これにより、原因がよく分からない不具合でも、正常だった時点へ戻せる可能性があります。

2. 自動で復元ポイントが作られる

ポイントインタイム リストアでは、復元ポイントが定期的に作成されます。

Microsoft Tech Communityでは、復元ポイントは既定で24時間ごとに自動作成されると説明されています。

従来のように、ユーザーが毎回手動で復元ポイントを作る必要がありません。

つまり、 気づいたら戻せるポイントが用意されている という考え方です。

3. 数分で復旧できる

再インストールや初期化では、アプリの再設定やデータ復元に時間がかかります。

ポイントインタイム リストアは、PCを以前の状態へ短時間で戻すことを目的にしています。

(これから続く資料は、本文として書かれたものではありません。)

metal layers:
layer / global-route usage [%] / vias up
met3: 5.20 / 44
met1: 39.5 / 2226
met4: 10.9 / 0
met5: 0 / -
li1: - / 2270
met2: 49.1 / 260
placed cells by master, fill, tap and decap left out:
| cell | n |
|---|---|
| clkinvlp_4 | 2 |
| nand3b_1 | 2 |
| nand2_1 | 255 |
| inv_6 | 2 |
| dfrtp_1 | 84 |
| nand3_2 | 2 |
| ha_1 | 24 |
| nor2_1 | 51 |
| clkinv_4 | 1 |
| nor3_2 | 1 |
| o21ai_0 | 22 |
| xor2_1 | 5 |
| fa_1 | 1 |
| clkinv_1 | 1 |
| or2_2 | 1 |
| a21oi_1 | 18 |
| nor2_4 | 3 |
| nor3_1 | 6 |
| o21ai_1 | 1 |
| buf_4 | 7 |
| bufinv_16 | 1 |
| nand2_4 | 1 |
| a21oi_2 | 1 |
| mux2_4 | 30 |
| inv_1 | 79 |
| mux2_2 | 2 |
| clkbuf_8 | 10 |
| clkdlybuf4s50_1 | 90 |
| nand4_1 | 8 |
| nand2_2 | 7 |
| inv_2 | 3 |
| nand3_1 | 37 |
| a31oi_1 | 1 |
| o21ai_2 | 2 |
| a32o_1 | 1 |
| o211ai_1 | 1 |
$ cat src/rtl/usb_cmd_parser.sv
// usb_cmd_parser
// ---------------------------------------------------------------------------
// Pulls bytes from an 8-bit synchronous receive FIFO and decodes framed
// register-write packets:
//   SYNC_BYTE, ADDR, LEN, LEN payload bytes, CSUM
//   CSUM = (ADDR + LEN + sum(payload)) mod 256
// The payload is buffered and only replayed as back-to-back register writes
// (auto-incrementing, wrapping address) once the checksum matches. Malformed
// or stalled packets are dropped with a pkt_err pulse and counted.
//
// Handshake: fifo_rd_en is a one-cycle read strobe, only raised when
// fifo_empty is low and no read is in flight; the FIFO presents the byte on
// fifo_rd_data in the following cycle, where it is consumed. reg_wr_en is a
// fire-and-forget strobe (no back-pressure): one write per cycle it is high.
//
// Ports
//   usb_clk_60m   in   clock
//   sys_rst_n     in   asynchronous active-low reset
//   fifo_empty    in   receive FIFO empty
//   fifo_rd_en    out  FIFO read strobe
//   fifo_rd_data  in   FIFO read data (valid the cycle after fifo_rd_en)
//   reg_wr_en     out  register write strobe
//   reg_wr_addr   out  register address
//   reg_wr_data   out  register data
//   pkt_ok        out  pulse with the last write of a committed packet
//   pkt_err       out  pulse when a packet is discarded
//   err_cnt       out  discarded-packet count, saturating at 255
//   busy          out  high whenever the parser is not hunting for SYNC_BYTE
//   dbg_state     out  current FSM state (debug)
// ---------------------------------------------------------------------------
module usb_cmd_parser #(
  parameter int         MAX_LEN   = 16,
  parameter logic [7:0] SYNC_BYTE = 8'hA5,
  parameter int         TIMEOUT   = 1024
) (
  input  logic       usb_clk_60m,
  input  logic       sys_rst_n,
  input  logic       fifo_empty,
  output logic       fifo_rd_en,
  input  logic [7:0] fifo_rd_data,
  output logic       reg_wr_en,
  output logic [7:0] reg_wr_addr,
  output logic [7:0] reg_wr_data,
  output logic       pkt_ok,
  output logic       pkt_err,
  output logic [7:0] err_cnt,
  output logic       busy,
  output logic [2:0] dbg_state
);

  localparam int IW = (MAX_LEN > 1) ? $clog2(MAX_LEN) : 1;
  localparam int TW = $clog2(TIMEOUT) + 1;

  localparam logic [7:0]    MAX_LEN_B = 8'(MAX_LEN);
  localparam logic [TW-1:0] TMO_LAST  = TW'(TIMEOUT - 1);

  localparam logic [2:0] S_HUNT   = 3'd0;
  localparam logic [2:0] S_ADDR   = 3'd1;
  localparam logic [2:0] S_LEN    = 3'd2;
  localparam logic [2:0] S_DATA   = 3'd3;
  localparam logic [2:0] S_CSUM   = 3'd4;
  localparam logic [2:0] S_COMMIT = 3'd5;

  logic [2:0]    state_q;
  logic [2:0]    next_state;
  logic          rd_vld_q;     // a byte requested last cycle is on fifo_rd_data
  logic [7:0]    addr_q;
  logic [7:0]    len_q;
  logic [7:0]    sum_q;
  logic [7:0]    idx_q;        // payload index in DATA, write index in COMMIT
  logic [TW-1:0] tmo_q;

  logic [7:0]    buf_mem [MAX_LEN];

  logic          in_pkt;
  logic          tmo_fire;
  logic          take;
  logic          err;
  logic          commit_go;
  logic          wr_go;
  logic [7:0]    wr_idx;
  logic [7:0]    last_idx;
  logic          rd_go;

  assign dbg_state = state_q;

  always_comb begin
    in_pkt     = (state_q == S_ADDR) || (state_q == S_LEN) ||
                 (state_q == S_DATA) || (state_q == S_CSUM);
    tmo_fire   = in_pkt && (tmo_q == TMO_LAST);
    // A byte arriving in the timeout cycle is dropped; the timeout wins.
    take       = rd_vld_q && !tmo_fire;
    last_idx   = len_q - 8'd1;
    next_state = state_q;
    err        = 1'b0;
    commit_go  = 1'b0;

    case (state_q)
      S_HUNT: begin
        if (take && (fifo_rd_data == SYNC_BYTE)) next_state = S_ADDR;
      end
      S_ADDR: begin
        if (take) next_state = S_LEN;
      end
      S_LEN: begin
        if (take) begin
          if ((fifo_rd_data == 8'd0) || (fifo_rd_data > MAX_LEN_B)) err = 1'b1;
          else next_state = S_DATA;
        end
      end
      S_DATA: begin
        if (take && (idx_q == last_idx)) next_state = S_CSUM;
      end
      S_CSUM: begin
        if (take) begin
          if (fifo_rd_data == sum_q) begin
            next_state = S_COMMIT;
            commit_go  = 1'b1;
          end else begin
            err = 1'b1;
          end
        end
      end
      S_COMMIT: begin
        // idx_q is the write currently on the bus; leave after the last one.
        if (idx_q == last_idx) next_state = S_HUNT;
      end
      default: next_state = S_HUNT;
    endcase

    if (tmo_fire) err = 1'b1;
    if (err) next_state = S_HUNT;

    // The first write is launched by the CSUM edge itself, so COMMIT only
    // has to walk the remaining LEN-1 entries.
    wr_go  = commit_go || ((state_q == S_COMMIT) && (next_state == S_COMMIT));
    wr_idx = commit_go ? 8'd0 : (idx_q + 8'd1);

    // fifo_rd_en is registered: decide now for next cycle. Never request
    // while a read is already in flight, nor when heading into COMMIT.
    rd_go  = (next_state != S_COMMIT) && !fifo_empty && !fifo_rd_en;
  end

  always_ff @(posedge usb_clk_60m or negedge sys_rst_n) begin
    if (!sys_rst_n) begin
      state_q     <= S_HUNT;
      rd_vld_q    <= 1'b0;
      addr_q      <= 8'd0;
      len_q       <= 8'd0;
      sum_q       <= 8'd0;
      idx_q       <= 8'd0;
      tmo_q       <= '0;
      fifo_rd_en  <= 1'b0;
      reg_wr_en   <= 1'b0;
      reg_wr_addr <= 8'd0;
      reg_wr_data <= 8'd0;
      pkt_ok      <= 1'b0;
      pkt_err     <= 1'b0;
      err_cnt     <= 8'd0;
      busy        <= 1'b0;
    end else begin
      state_q    <= next_state;
      rd_vld_q   <= fifo_rd_en;
      fifo_rd_en <= rd_go;
      busy       <= (next_state != S_HUNT);
      pkt_err    <= err;
      reg_wr_en  <= wr_go;
      pkt_ok     <= 1'b0;

      if (err && (err_cnt != 8'hFF)) err_cnt <= err_cnt + 8'd1;

      // Idle counter restarts on every accepted byte and outside a packet.
      if (!in_pkt || take || err) tmo_q <= '0;
      else                        tmo_q <= tmo_q + 1'b1;

      if (take) begin
        case (state_q)
          S_ADDR: begin
            addr_q <= fifo_rd_data;
            sum_q  <= fifo_rd_data;
          end
          S_LEN: begin
            if (!err) begin
              len_q <= fifo_rd_data;
              sum_q <= sum_q + fifo_rd_data;
              idx_q <= 8'd0;
            end
          end
          S_DATA: begin
            sum_q <= sum_q + fifo_rd_data;
            idx_q <= idx_q + 8'd1;
          end
          default: ;
        endcase
      end

      if (wr_go) begin
        idx_q       <= wr_idx;
        reg_wr_addr <= addr_q + wr_idx;
        reg_wr_data <= buf_mem[wr_idx[IW-1:0]];
        pkt_ok      <= (wr_idx == last_idx);
      end
    end
  end

  // Payload buffer: contents are irrelevant after reset, so no reset here.
  always_ff @(posedge usb_clk_60m) begin
    if (take && (state_q == S_DATA)) buf_mem[idx_q[IW-1:0]] <= fifo_rd_data;
  end

endmodule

Microsoft Tech Communityでも、ユーザーの生産性を維持するため、デバイスを以前の状態へ数分で復元できると説明されています。

現場では、これはかなり大きな改善です。

4. 直近のトラブルに強い

復元可能範囲は直近72時間以内です。

これは、長期保存ではなく、 最近起きたトラブル専用 と考えると分かりやすいです。

  • 昨日の更新で壊れた
  • 今朝のドライバ更新で不安定
  • 数時間前に設定を間違えた

こうしたケースに向いています。


具体的に何に効くのか

ポイントインタイム リストアは、次のようなケースで役立つ可能性があります。

  • Windows Update後に不具合が出た
  • ドライバ更新後に起動不良になった
  • アプリ更新後に業務ソフトが動かない
  • 設定変更でネットワークが不安定になった
  • プリンタや共有設定が崩れた
  • ファイルを壊した・消した
  • 原因不明の不具合が直近で発生した

特に、 問題が起きる前は正常だった と分かっている場合に効果的です。

原因を1つずつ探すより、正常だった時点へ戻したほうが早いケースがあります。


従来の「システムの復元」との違い

ポイントインタイム リストアは、従来の「システムの復元」と似ています。

しかし、復元範囲や操作性、想定用途が違います。

項目ポイントインタイム リストア従来のシステムの復元
復元範囲OS、アプリ、設定、個人用ファイルを含むPC状態主にシステムファイル、設定、ドライバ、レジストリ
個人用ファイル含まれる基本的に対象外
作成既定で自動作成手動または一部イベント時
保存期間最大72時間程度環境や容量設定に依存
操作場所設定アプリ、WinREコントロールパネル中心
想定用途直近の不具合から素早く復旧システム変更の巻き戻し

要するに、 ポイントインタイム リストアは、従来のシステムの復元をより実用的にした復旧機能 と考えると分かりやすいです。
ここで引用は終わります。